# [Exercise requirements]
Repeat the listing below word for word, stopping after the line that contains "operators with widths".

# [Supplied information]

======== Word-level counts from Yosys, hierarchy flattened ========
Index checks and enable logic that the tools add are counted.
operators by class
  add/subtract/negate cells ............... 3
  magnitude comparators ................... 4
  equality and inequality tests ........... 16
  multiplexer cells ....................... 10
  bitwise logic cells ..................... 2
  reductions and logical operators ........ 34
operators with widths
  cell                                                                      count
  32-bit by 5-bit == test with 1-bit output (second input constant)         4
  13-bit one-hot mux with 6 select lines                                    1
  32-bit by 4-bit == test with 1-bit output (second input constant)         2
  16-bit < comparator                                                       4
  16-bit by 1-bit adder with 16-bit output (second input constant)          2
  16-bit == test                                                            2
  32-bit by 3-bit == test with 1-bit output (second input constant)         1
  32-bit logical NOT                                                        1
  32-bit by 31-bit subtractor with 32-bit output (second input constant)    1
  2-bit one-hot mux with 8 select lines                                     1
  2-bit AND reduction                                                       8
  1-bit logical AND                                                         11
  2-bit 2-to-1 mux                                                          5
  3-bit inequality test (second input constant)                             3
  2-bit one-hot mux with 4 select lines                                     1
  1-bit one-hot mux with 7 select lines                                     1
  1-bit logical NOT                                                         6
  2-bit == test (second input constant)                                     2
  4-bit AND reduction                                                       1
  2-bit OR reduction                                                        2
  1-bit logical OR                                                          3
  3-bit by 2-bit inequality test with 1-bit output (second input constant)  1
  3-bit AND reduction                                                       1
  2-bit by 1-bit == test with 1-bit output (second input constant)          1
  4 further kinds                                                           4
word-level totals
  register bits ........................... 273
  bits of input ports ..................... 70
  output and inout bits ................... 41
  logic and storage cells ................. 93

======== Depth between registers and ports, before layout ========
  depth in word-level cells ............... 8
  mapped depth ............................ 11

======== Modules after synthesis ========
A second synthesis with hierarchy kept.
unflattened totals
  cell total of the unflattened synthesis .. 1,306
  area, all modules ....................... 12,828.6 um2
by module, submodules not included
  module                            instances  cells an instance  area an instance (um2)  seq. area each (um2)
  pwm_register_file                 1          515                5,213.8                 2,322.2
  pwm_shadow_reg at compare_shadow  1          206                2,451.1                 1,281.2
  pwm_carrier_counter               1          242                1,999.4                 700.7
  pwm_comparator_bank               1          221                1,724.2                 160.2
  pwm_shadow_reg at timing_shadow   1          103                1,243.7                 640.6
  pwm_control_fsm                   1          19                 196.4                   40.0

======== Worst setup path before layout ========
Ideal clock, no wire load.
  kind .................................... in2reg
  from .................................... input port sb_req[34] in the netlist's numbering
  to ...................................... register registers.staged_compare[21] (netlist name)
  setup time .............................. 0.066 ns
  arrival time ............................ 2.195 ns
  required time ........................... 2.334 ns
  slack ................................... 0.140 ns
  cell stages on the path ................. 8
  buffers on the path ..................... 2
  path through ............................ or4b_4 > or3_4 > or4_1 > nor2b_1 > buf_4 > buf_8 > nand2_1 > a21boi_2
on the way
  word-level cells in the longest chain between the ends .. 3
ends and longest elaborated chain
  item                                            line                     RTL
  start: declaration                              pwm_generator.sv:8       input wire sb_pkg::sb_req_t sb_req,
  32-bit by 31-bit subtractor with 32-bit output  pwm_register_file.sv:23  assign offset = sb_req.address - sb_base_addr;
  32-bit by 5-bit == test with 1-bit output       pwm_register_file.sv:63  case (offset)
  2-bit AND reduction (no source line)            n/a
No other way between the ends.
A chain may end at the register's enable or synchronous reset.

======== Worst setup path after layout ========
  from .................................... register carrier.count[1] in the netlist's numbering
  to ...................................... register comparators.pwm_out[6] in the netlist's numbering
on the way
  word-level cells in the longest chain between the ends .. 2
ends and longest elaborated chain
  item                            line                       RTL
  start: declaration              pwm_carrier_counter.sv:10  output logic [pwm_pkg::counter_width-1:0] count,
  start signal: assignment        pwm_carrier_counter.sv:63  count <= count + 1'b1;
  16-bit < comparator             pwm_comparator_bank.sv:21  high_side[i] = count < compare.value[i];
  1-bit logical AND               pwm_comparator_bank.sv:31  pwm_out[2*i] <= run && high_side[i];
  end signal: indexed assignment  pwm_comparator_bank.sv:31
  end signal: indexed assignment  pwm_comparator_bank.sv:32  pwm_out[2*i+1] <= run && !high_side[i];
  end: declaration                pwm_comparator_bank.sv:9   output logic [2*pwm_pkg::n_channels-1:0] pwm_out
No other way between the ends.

# [Exercise output]
======== Word-level counts from Yosys, hierarchy flattened ========
Index checks and enable logic that the tools add are counted.
operators by class
  add/subtract/negate cells ............... 3
  magnitude comparators ................... 4
  equality and inequality tests ........... 16
  multiplexer cells ....................... 10
  bitwise logic cells ..................... 2
  reductions and logical operators ........ 34
operators with widths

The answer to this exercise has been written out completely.